• WHAT TO WORK ON: Search the entries below for "types". Report each line where it occurs.

• SUPPLIED INFORMATION:
========================================================================
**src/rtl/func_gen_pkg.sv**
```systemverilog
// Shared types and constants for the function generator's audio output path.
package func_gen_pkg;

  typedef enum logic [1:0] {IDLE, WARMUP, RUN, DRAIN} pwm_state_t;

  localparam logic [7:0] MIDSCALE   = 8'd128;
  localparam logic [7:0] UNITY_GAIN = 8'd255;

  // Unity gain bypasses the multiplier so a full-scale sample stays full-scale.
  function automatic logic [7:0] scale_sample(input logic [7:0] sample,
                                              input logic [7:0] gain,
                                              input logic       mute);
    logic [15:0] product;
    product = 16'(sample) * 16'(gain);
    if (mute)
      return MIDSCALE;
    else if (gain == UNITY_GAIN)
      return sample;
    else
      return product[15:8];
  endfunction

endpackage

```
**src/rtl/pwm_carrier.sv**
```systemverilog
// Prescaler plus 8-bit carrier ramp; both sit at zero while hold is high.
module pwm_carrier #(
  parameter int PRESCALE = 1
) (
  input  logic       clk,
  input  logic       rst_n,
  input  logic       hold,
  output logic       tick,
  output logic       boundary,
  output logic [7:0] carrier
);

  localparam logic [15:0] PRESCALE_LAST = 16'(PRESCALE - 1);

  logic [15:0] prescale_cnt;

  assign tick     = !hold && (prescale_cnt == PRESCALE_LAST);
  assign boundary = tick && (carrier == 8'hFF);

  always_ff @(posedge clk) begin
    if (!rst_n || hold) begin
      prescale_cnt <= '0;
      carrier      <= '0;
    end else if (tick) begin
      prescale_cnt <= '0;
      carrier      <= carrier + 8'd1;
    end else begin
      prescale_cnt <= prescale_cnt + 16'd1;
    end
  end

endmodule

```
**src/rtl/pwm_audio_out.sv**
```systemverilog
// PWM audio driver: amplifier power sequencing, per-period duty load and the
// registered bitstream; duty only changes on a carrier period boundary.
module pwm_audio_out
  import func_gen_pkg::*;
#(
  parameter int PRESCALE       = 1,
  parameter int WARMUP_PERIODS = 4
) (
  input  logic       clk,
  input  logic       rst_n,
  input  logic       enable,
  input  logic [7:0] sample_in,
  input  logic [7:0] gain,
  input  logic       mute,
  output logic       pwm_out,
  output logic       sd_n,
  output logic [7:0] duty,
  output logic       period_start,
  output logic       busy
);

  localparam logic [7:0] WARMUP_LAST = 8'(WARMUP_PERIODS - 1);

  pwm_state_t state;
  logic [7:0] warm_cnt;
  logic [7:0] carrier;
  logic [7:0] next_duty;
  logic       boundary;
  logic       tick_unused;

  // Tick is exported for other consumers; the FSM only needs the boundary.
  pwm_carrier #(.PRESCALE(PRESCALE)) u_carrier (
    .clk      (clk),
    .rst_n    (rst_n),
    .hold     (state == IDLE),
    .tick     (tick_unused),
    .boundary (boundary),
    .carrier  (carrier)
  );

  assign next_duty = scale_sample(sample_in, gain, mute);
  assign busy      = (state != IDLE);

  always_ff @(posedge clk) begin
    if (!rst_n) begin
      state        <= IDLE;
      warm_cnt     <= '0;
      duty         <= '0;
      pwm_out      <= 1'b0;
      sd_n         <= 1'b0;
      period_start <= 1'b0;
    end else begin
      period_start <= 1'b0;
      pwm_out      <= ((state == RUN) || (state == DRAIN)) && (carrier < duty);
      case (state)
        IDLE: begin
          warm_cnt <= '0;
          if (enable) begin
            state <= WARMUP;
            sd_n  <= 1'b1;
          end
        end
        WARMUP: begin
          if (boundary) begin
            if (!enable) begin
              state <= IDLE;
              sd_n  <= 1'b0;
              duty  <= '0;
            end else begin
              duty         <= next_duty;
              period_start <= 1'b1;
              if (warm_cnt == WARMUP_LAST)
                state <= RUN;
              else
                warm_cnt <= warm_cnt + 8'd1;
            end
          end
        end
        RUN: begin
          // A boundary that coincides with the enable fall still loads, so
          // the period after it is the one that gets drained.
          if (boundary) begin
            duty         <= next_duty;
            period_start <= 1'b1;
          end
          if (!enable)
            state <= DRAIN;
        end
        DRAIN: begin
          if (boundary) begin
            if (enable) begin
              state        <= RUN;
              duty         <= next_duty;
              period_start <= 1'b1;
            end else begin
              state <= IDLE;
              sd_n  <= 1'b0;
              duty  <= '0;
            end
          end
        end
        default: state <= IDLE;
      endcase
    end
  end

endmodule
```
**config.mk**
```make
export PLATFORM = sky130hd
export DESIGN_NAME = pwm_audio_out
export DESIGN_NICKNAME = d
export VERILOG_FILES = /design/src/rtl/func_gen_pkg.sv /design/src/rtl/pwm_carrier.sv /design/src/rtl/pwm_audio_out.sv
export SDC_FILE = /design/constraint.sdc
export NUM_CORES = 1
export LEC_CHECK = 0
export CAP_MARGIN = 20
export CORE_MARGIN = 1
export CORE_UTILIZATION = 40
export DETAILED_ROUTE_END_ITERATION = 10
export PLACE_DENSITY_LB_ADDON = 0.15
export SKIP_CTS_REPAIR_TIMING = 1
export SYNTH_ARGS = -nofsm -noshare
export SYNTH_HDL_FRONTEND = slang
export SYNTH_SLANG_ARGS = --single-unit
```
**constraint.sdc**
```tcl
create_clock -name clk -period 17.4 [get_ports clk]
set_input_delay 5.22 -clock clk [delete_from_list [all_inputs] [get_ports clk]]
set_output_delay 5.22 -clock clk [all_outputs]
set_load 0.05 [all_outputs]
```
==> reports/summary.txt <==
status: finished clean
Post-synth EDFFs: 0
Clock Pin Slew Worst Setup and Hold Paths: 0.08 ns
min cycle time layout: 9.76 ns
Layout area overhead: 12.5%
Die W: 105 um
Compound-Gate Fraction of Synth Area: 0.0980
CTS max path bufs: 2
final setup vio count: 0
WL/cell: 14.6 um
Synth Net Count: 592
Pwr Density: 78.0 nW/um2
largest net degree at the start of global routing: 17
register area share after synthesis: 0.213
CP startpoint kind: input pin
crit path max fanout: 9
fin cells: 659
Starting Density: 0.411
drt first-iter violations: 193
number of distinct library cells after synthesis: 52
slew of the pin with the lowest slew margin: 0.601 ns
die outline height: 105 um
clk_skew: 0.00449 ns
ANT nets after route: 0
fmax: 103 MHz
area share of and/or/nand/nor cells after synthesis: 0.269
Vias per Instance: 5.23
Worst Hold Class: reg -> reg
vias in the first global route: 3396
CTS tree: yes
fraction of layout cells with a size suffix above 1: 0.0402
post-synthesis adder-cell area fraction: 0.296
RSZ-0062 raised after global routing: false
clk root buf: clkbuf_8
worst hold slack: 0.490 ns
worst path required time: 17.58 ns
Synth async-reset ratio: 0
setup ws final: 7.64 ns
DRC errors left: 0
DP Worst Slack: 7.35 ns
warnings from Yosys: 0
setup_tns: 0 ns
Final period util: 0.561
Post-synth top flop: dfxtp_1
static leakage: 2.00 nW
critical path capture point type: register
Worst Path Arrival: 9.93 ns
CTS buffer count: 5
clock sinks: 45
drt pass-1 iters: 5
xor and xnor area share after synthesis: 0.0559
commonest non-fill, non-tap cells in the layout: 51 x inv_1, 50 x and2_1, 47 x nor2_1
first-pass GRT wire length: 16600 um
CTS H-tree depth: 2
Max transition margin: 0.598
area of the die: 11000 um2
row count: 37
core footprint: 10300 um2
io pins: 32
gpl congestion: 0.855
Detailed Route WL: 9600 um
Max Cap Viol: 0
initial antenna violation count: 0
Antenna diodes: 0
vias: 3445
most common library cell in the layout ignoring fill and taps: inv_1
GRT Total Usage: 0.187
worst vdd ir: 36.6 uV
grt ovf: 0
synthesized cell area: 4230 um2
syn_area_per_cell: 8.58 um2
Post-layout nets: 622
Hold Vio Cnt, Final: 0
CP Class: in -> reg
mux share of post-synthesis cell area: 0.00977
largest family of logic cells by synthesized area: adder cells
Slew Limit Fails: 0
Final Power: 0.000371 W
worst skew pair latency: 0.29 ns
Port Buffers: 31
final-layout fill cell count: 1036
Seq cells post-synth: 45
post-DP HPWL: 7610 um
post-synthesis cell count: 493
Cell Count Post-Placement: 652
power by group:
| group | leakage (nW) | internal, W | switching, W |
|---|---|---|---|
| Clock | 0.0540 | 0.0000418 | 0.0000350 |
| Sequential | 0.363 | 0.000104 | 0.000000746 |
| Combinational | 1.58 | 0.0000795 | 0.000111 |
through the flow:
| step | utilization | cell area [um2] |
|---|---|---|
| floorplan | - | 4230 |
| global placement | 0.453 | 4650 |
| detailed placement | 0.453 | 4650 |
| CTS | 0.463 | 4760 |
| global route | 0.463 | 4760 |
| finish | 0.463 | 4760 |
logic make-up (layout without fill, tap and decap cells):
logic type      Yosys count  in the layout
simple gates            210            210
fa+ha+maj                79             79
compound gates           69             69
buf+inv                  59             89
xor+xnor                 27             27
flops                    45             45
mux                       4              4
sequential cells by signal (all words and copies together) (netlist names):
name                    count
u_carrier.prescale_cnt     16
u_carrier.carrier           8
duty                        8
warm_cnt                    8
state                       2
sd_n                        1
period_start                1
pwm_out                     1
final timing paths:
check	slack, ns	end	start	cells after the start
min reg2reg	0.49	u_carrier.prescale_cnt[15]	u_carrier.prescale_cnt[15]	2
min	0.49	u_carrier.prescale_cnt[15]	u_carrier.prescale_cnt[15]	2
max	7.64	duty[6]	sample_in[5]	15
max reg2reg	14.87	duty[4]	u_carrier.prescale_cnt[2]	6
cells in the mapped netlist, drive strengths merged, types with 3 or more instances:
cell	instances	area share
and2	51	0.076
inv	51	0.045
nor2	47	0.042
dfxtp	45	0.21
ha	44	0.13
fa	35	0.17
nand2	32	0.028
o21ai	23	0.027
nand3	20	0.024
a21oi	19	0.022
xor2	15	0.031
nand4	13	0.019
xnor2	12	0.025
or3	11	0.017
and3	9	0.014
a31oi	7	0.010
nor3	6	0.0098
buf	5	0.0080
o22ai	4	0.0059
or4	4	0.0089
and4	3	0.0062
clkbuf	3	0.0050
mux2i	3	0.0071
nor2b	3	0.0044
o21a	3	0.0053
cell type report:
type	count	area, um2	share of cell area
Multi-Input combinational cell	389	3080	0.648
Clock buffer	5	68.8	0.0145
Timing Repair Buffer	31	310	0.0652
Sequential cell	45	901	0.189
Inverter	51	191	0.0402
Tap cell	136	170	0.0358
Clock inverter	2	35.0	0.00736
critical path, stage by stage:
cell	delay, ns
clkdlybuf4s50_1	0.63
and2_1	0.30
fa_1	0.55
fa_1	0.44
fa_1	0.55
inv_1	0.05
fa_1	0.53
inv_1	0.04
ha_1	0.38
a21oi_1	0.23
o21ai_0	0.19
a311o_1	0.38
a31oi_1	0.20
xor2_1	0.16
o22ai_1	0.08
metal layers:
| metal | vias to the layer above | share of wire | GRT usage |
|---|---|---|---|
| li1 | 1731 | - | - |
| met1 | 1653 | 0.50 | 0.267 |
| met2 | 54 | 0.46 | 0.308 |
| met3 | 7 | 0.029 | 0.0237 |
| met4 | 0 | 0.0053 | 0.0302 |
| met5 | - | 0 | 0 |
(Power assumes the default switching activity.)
========================================================================
• SOLVED PROBLEM:
// Shared types and constants for the function generator's audio output path.
cells in the mapped netlist, drive strengths merged, types with 3 or more instances:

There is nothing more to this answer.